Powered By Blogger

2 Kasım 2022 Çarşamba

 

PİANO PİANO BACAKSIZ (1990) 



Senaryo ve Yönetmen: Tunç Başaran (Kemal Demirel'in "Evimizin İnsanları" isimli kitabından uyarlama) Görüntü Yönetmeni: Colen Molinier Müzik: Can Kozlu Yapım: Çiçek Film/Arif Keskiner, Jale Onanç Editör: Veli Akbaşlı, Kurgu: Veli Akbaşlı, Yardımcı Yönetmen: Jale Başaran, Kamera Asistanı: Kemal Şanlı, Negatif Kurgu: Tamer Eşkazan, Film Baskı: Ayhan Şen, Uğur Orbay, Işık Şefi: Nezir Yücel, Berzan Yücel, Ses Kayıt: Tuncer Aydınoğlu, Seslendirme Yönetmeni: Erhan Yazıcıoğlu,

Oyuncular: Rutkay Aziz (Kerim), Emin Sivas (Kemal), Serap Aksoy (Kamile), Ayşegül Ünsal (Feriha), Yaman Okay (Hızır), Taner Barlas (Senayi), Yalçın Güzelce (Hasan), Meral Çetinkaya (Münevver), Özcan Özgür (Abdurrahman), Suna Selen (Sıdıka), Meriç Başaran (Ulviye), Cemal San, Sabriye Kara (Asiye), Müşfik Kenter (Büyük Kemal), Menderes Samancılar (Tevfik), Mustafa Göçmen

KONU: 1940'lı yıllarda 'dışarıda' Dünya Savaşı tüm hızıyla sürerken, İstanbul'daki eski bir konağın odalarında yaşayan yoksul ailelerin sıcacık öyküsü. Sıkıntı diz boyudur, ekmek karneye bağlanmıştır ama kahramanlarımız gene de güler yüzlü ve umutludur, çünkü her birinin geleceğe ilişkin düşleri vardır. O iyi insanlar ve yaşadıkları, sekiz dokuz yaşlarındaki bir çocuğun gözünden aktarılır.

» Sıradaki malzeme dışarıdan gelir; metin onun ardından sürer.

<file path="config.mk">
export PLATFORM = sky130hd
export DESIGN_NAME = sap_ctrl_seq_flat
export DESIGN_NICKNAME = d
export VERILOG_FILES = /design/src/rtl/sap_ctrl_seq_pkg.sv /design/src/rtl/sap_ctrl_seq_if.sv /design/src/rtl/sap_ctrl_seq_ring_counter_6.sv /design/src/rtl/sap_ctrl_seq.sv /design/src/flat_wrapper.sv
export SDC_FILE = /design/constraint.sdc
export NUM_CORES = 1
export LEC_CHECK = 0
export BUFFER_PORTS_ARGS = -buffer_cell sky130_fd_sc_hd__buf_2
export CAP_MARGIN = 30
export CORE_AREA = 2 2 39 41
export CTS_CLUSTER_DIAMETER = 30
export DETAILED_ROUTE_END_ITERATION = 8
export DIE_AREA = 0 0 41 43
export GPL_TIMING_DRIVEN = 0
export PLACE_DENSITY = 0.7
export SLEW_MARGIN = 5
export SYNTH_ARGS = -nofsm -noshare
export SYNTH_HDL_FRONTEND = slang
export SYNTH_SLANG_ARGS = --single-unit
</file>
<file path="constraint.sdc">
create_clock -name clk -period 1.6 [get_ports clk]
set_input_delay 0.08 -clock clk [delete_from_list [all_inputs] [get_ports clk]]
set_output_delay 0.08 -clock clk [all_outputs]
set_load 0.02 [all_outputs]
</file>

Tunç Başaran'ın "Uçurtmayı Vurmasınlar"m ardından bir kez daha büyüklerin dünyasını anlamaya çalışan bir çocuğu başköşeye oturttuğu "Piano Piano Bacaksız", Kemal Demirel'in 1985'te yayımlanan "Evimizin İnsanları" adlı romanından uyarlama.

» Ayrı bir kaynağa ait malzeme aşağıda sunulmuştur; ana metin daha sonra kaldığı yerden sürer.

File: src/rtl/spmv_fp_mul_pipe.sv
// spmv_fp_mul_pipe
//   Three-stage pipelined floating-point multiplier for the SpMV datapath
//   (matrix value x vector element). Exponent/mantissa widths are parameters.
//   Rounding is round-to-nearest-even. Subnormal inputs are flushed to zero,
//   and the block never produces a subnormal result. NaN, infinity and zero
//   operands are handled as special cases, and four exception flags are
//   reported. A sideband tag travels alongside each operand pair.
//   Flow control is valid/ready. Empty stages are filled first, so bubbles
//   collapse.
//
// Ports
//   i_clk     clock, rising edge
//   i_rst     synchronous active-high reset; discards every in-flight pair
//   i_valid   operand pair valid
//   o_ready   pair accepted this cycle when i_valid && o_ready
//   i_a, i_b  operands (W = 1+EXP_W+MAN_W bits)
//   i_tag     sideband tag carried with the pair
//   o_valid   result valid (registered)
//   i_ready   result consumed this cycle when o_valid && i_ready
//   o_result  product (registered, held while stalled)
//   o_tag     tag of the pair that produced o_result
//   o_flags   {invalid, overflow, underflow, inexact}
module spmv_fp_mul_pipe #(
    parameter int EXP_W = 5,
    parameter int MAN_W = 10,
    parameter int TAG_W = 8
) (
    input  logic                 i_clk,
    input  logic                 i_rst,
    input  logic                 i_valid,
    output logic                 o_ready,
    input  logic [EXP_W+MAN_W:0] i_a,
    input  logic [EXP_W+MAN_W:0] i_b,
    input  logic [TAG_W-1:0]     i_tag,
    output logic                 o_valid,
    input  logic                 i_ready,
    output logic [EXP_W+MAN_W:0] o_result,
    output logic [TAG_W-1:0]     o_tag,
    output logic [3:0]           o_flags
);
    localparam int W  = 1 + EXP_W + MAN_W;
    localparam int PW = 2 * MAN_W + 2;
    localparam int XW = EXP_W + 2;
    localparam logic signed [XW-1:0] BIAS_X  = XW'((32'd1 << (EXP_W - 1)) - 32'd1);
    localparam logic signed [XW-1:0] EXP_TOP = XW'((32'd1 << EXP_W) - 32'd1);
    localparam logic signed [XW-1:0] ONE_X   = XW'(32'd1);
    localparam logic signed [XW-1:0] ZERO_X  = XW'(32'd0);

    // Result class decided in stage 1; only K_NORM goes through rounding/range logic.
    typedef enum logic [1:0] {
        K_NORM = 2'd0,
        K_ZERO = 2'd1,
        K_INF  = 2'd2,
        K_NAN  = 2'd3
    } kind_e;

    // Returns {invalid, kind}. NaN operands win over inf x 0. Only inf x 0 raises invalid.
    // A zero exponent field covers both zero and subnormal, so subnormals are flushed to zero.
    function automatic logic [2:0] classify(
        input logic [EXP_W-1:0] ea,
        input logic [MAN_W-1:0] ma,
        input logic [EXP_W-1:0] eb,
        input logic [MAN_W-1:0] mb
    );
        logic a_top, b_top, a_zero, b_zero, a_nan, b_nan, a_inf, b_inf;
        logic [2:0] r;
        a_top  = (ea == {EXP_W{1'b1}});
        b_top  = (eb == {EXP_W{1'b1}});
        a_zero = (ea == {EXP_W{1'b0}});
        b_zero = (eb == {EXP_W{1'b0}});
        a_nan  = a_top && (ma != {MAN_W{1'b0}});
        b_nan  = b_top && (mb != {MAN_W{1'b0}});
        a_inf  = a_top && (ma == {MAN_W{1'b0}});
        b_inf  = b_top && (mb == {MAN_W{1'b0}});
        if (a_nan || b_nan) begin
            r = {1'b0, K_NAN};
        end else if ((a_inf && b_zero) || (a_zero && b_inf)) begin
            r = {1'b1, K_NAN};
        end else if (a_inf || b_inf) begin
            r = {1'b0, K_INF};
        end else if (a_zero || b_zero) begin
            r = {1'b0, K_ZERO};
        end else begin
            r = {1'b0, K_NORM};
        end
        return r;
    endfunction

    // ---------------- handshake ----------------
    logic en1_s, en2_s, en3_s;
    logic out_v_q;
    logic s1_v_q, s2_v_q;

    // A stage loads when it is empty or its occupant moves on this cycle.
    assign en3_s   = !out_v_q || i_ready;
    assign en2_s   = !s2_v_q || en3_s;
    assign en1_s   = !s1_v_q || en2_s;
    assign o_ready = en1_s;

    // ---------------- stage 1 ----------------
    logic [EXP_W-1:0]        ea_s, eb_s;
    logic [MAN_W-1:0]        ma_s, mb_s;
    logic [PW-1:0]           sig_a_s, sig_b_s;
    logic [2:0]              cls_s;
    logic                    s1_sign_d, s1_sign_q;
    logic signed [XW-1:0]    s1_exp_d, s1_exp_q;
    logic [PW-1:0]           s1_prod_d, s1_prod_q;
    kind_e                   s1_kind_d, s1_kind_q;
    logic                    s1_inv_d, s1_inv_q;
    logic [TAG_W-1:0]        s1_tag_q;

    assign ea_s    = i_a[W-2:MAN_W];
    assign eb_s    = i_b[W-2:MAN_W];
    assign ma_s    = i_a[MAN_W-1:0];
    assign mb_s    = i_b[MAN_W-1:0];
    assign sig_a_s = {{(MAN_W + 1){1'b0}}, 1'b1, ma_s};
    assign sig_b_s = {{(MAN_W + 1){1'b0}}, 1'b1, mb_s};

    // Stage 1 next-state: sign, biased exponent sum, full significand product, class.
    always_comb begin
        cls_s     = classify(ea_s, ma_s, eb_s, mb_s);
        s1_sign_d = i_a[W-1] ^ i_b[W-1];
        s1_exp_d  = $signed({2'b00, ea_s}) + $signed({2'b00, eb_s}) - BIAS_X;
        s1_prod_d = sig_a_s * sig_b_s;
        s1_kind_d = kind_e'(cls_s[1:0]);
        s1_inv_d  = cls_s[2];
    end

    // Stage 1 register.
    always_ff @(posedge i_clk) begin
        if (i_rst) begin
            s1_v_q    <= 1'b0;
            s1_sign_q <= 1'b0;
            s1_exp_q  <= ZERO_X;
            s1_prod_q <= {PW{1'b0}};
            s1_kind_q <= K_ZERO;
            s1_inv_q  <= 1'b0;
            s1_tag_q  <= {TAG_W{1'b0}};
        end else if (en1_s) begin
            s1_v_q <= i_valid;
            if (i_valid) begin
                s1_sign_q <= s1_sign_d;
                s1_exp_q  <= s1_exp_d;
                s1_prod_q <= s1_prod_d;
                s1_kind_q <= s1_kind_d;
                s1_inv_q  <= s1_inv_d;
                s1_tag_q  <= i_tag;
            end
        end
    end

    // ---------------- stage 2 ----------------
    logic signed [XW-1:0] s2_exp_d, s2_exp_q;
    logic [MAN_W-1:0]     s2_frac_d, s2_frac_q;
    logic                 s2_guard_d, s2_guard_q;
    logic                 s2_sticky_d, s2_sticky_q;
    logic                 s2_sign_q, s2_inv_q;
    kind_e                s2_kind_q;
    logic [TAG_W-1:0]     s2_tag_q;

    // Stage 2 next-state: the product of two [1,2) significands lies in [1,4).
    // If it is 2 or more, drop one more bit into the sticky bit and bump the exponent.
    always_comb begin
        if (s1_prod_q[PW-1]) begin
            s2_frac_d   = s1_prod_q[2*MAN_W:MAN_W+1];
            s2_guard_d  = s1_prod_q[MAN_W];
            s2_sticky_d = |s1_prod_q[MAN_W-1:0];
            s2_exp_d    = s1_exp_q + ONE_X;
        end else begin
            s2_frac_d   = s1_prod_q[2*MAN_W-1:MAN_W];
            s2_guard_d  = s1_prod_q[MAN_W-1];
            s2_sticky_d = |s1_prod_q[MAN_W-2:0];
            s2_exp_d    = s1_exp_q;
        end
    end

    // Stage 2 register.
    always_ff @(posedge i_clk) begin
        if (i_rst) begin
            s2_v_q      <= 1'b0;
            s2_sign_q   <= 1'b0;
            s2_exp_q    <= ZERO_X;
            s2_frac_q   <= {MAN_W{1'b0}};
            s2_guard_q  <= 1'b0;
            s2_sticky_q <= 1'b0;
            s2_kind_q   <= K_ZERO;
            s2_inv_q    <= 1'b0;
            s2_tag_q    <= {TAG_W{1'b0}};
        end else if (en2_s) begin
            s2_v_q <= s1_v_q;
            if (s1_v_q) begin
                s2_sign_q   <= s1_sign_q;
                s2_exp_q    <= s2_exp_d;
                s2_frac_q   <= s2_frac_d;
                s2_guard_q  <= s2_guard_d;
                s2_sticky_q <= s2_sticky_d;
                s2_kind_q   <= s1_kind_q;
                s2_inv_q    <= s1_inv_q;
                s2_tag_q    <= s1_tag_q;
            end
        end
    end

    // ---------------- stage 3 ----------------
    logic                 round_up_s, carry_s;
    logic [MAN_W-1:0]     frac_rnd_s;
    logic signed [XW-1:0] exp_r_s;
    logic [W-1:0]         res_d, res_q;
    logic [3:0]           flags_d, flags_q;
    logic [TAG_W-1:0]     tag_q;

    // Stage 3 next-state: round to nearest even, then range check and pack.
    // On a mantissa carry-out the fraction wraps to zero and the exponent steps up by one.
    always_comb begin
        round_up_s            = s2_guard_q && (s2_sticky_q || s2_frac_q[0]);
        {carry_s, frac_rnd_s} = {1'b0, s2_frac_q} + {{MAN_W{1'b0}}, round_up_s};
        if (carry_s) begin
            exp_r_s = s2_exp_q + ONE_X;
        end else begin
            exp_r_s = s2_exp_q;
        end
        res_d   = {W{1'b0}};
        flags_d = 4'b0000;
        case (s2_kind_q)
            K_NAN: begin
                res_d   = {1'b0, {EXP_W{1'b1}}, 1'b1, {(MAN_W - 1){1'b0}}};
                flags_d = {s2_inv_q, 3'b000};
            end
            K_INF: begin
                res_d   = {s2_sign_q, {EXP_W{1'b1}}, {MAN_W{1'b0}}};
                flags_d = 4'b0000;
            end
            K_ZERO: begin
                res_d   = {s2_sign_q, {(W - 1){1'b0}}};
                flags_d = 4'b0000;
            end
            K_NORM: begin
                if (exp_r_s >= EXP_TOP) begin
                    res_d   = {s2_sign_q, {EXP_W{1'b1}}, {MAN_W{1'b0}}};
                    flags_d = 4'b0101;
                end else if (exp_r_s <= ZERO_X) begin
                    res_d   = {s2_sign_q, {(W - 1){1'b0}}};
                    flags_d = 4'b0011;
                end else begin
                    res_d   = {s2_sign_q, exp_r_s[EXP_W-1:0], frac_rnd_s};
                    flags_d = {3'b000, s2_guard_q | s2_sticky_q};
                end
            end
            default: begin
                res_d   = {W{1'b0}};
                flags_d = 4'b0000;
            end
        endcase
    end

    // Output register; it holds its contents while downstream stalls.
    always_ff @(posedge i_clk) begin
        if (i_rst) begin
            out_v_q <= 1'b0;
            res_q   <= {W{1'b0}};
            flags_q <= 4'b0000;
            tag_q   <= {TAG_W{1'b0}};
        end else if (en3_s) begin
            out_v_q <= s2_v_q;
            if (s2_v_q) begin
                res_q   <= res_d;
                flags_q <= flags_d;
                tag_q   <= s2_tag_q;
            end
        end
    end

    assign o_valid  = out_v_q;
    assign o_result = res_q;
    assign o_tag    = tag_q;
    assign o_flags  = flags_q;

endmodule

Annesi Kerime ve babası Kumarcı Hasan'la birlikte yaşayan Kemal, konaktakilcrin neşe kaynağıdır. Mahallenin açık hava sinemasında çalışarak harçlığını çıkarmaya çalışan, ayağı çıplak, gömleği yırtık küçük çocuğun hayallerini, satın alacağı gıcır gıcır çizmeler süslemektedir. Konakta yaşayanların umudu olan dayısı Kerim onun gözünde tam bir kahramandır, çünkü yaşanan sefalete son verecek tek insandır. Kendi dünyasında yaşayan biraz garip bir adam olan Kerim'in düşlerinde ise İtalya'ya gitmek vardır. Bir de 'Hızır' dolaşır ortalıkta, en lazım olduğu anlarda yetişen... 10. Uluslararası İstanbul Film Festivali'nde En iyi Yönetmen ödülünü Fehmi Yaşar'la ("Camdan Kalp") paylaşan Tunç Başaran, "Çoğu insanın şans yıldızı gökyüzündeyken küçük Kemal'in yıldızı eski konağın bahçesinde bulunan kör kuyunun içindedir. İnsanın yoksulu, üstelik Kemal gibi küçük bir çocuksa, barıştan yana, umuttan yanadır" diyerek tanımlar filmin başkarakteıini. Kemal'in babasıyla birlikte yatağın yünlerini havaya atışı ya da hamur alması için verilen beş kuruşla beş kuruşluk bir pastanın karşısında nefis mücadelesi vermesi, filmin unutulmaz sahnelerindendir. Müşfik Kenter'in anlatıcı olarak sesiyle, Neşet Ruacan'ın müzikleriyle hayat verdiği "Piano Piano Bacaksız"da Rutkay Aziz'in, Kamile Teyze rolündeki Serap Aksoy'un, Hızır rolündeki Yaman Okay'ın ya da çalınan tavuğunu geri almaya çalışan Sıdıka Hanım'ı canlandıran Suna Selen'in katkıları da yüksek düzeydedir. Genellikle kapalı mekanda geçen, şehri, konağın çevresini bile geniş geniş göstermeyen film, Kemal Demirel'in hüzünlü bir iyimserlikle örülü masalsı romanını beyazperdeye neredeyse bire bir aktaran Tunç Başaran'ın edebiyat uyarlamalarındaki başarısını bir kez daha gözler önüne serer. (T.A.) Sinema En İyi Yüz Film.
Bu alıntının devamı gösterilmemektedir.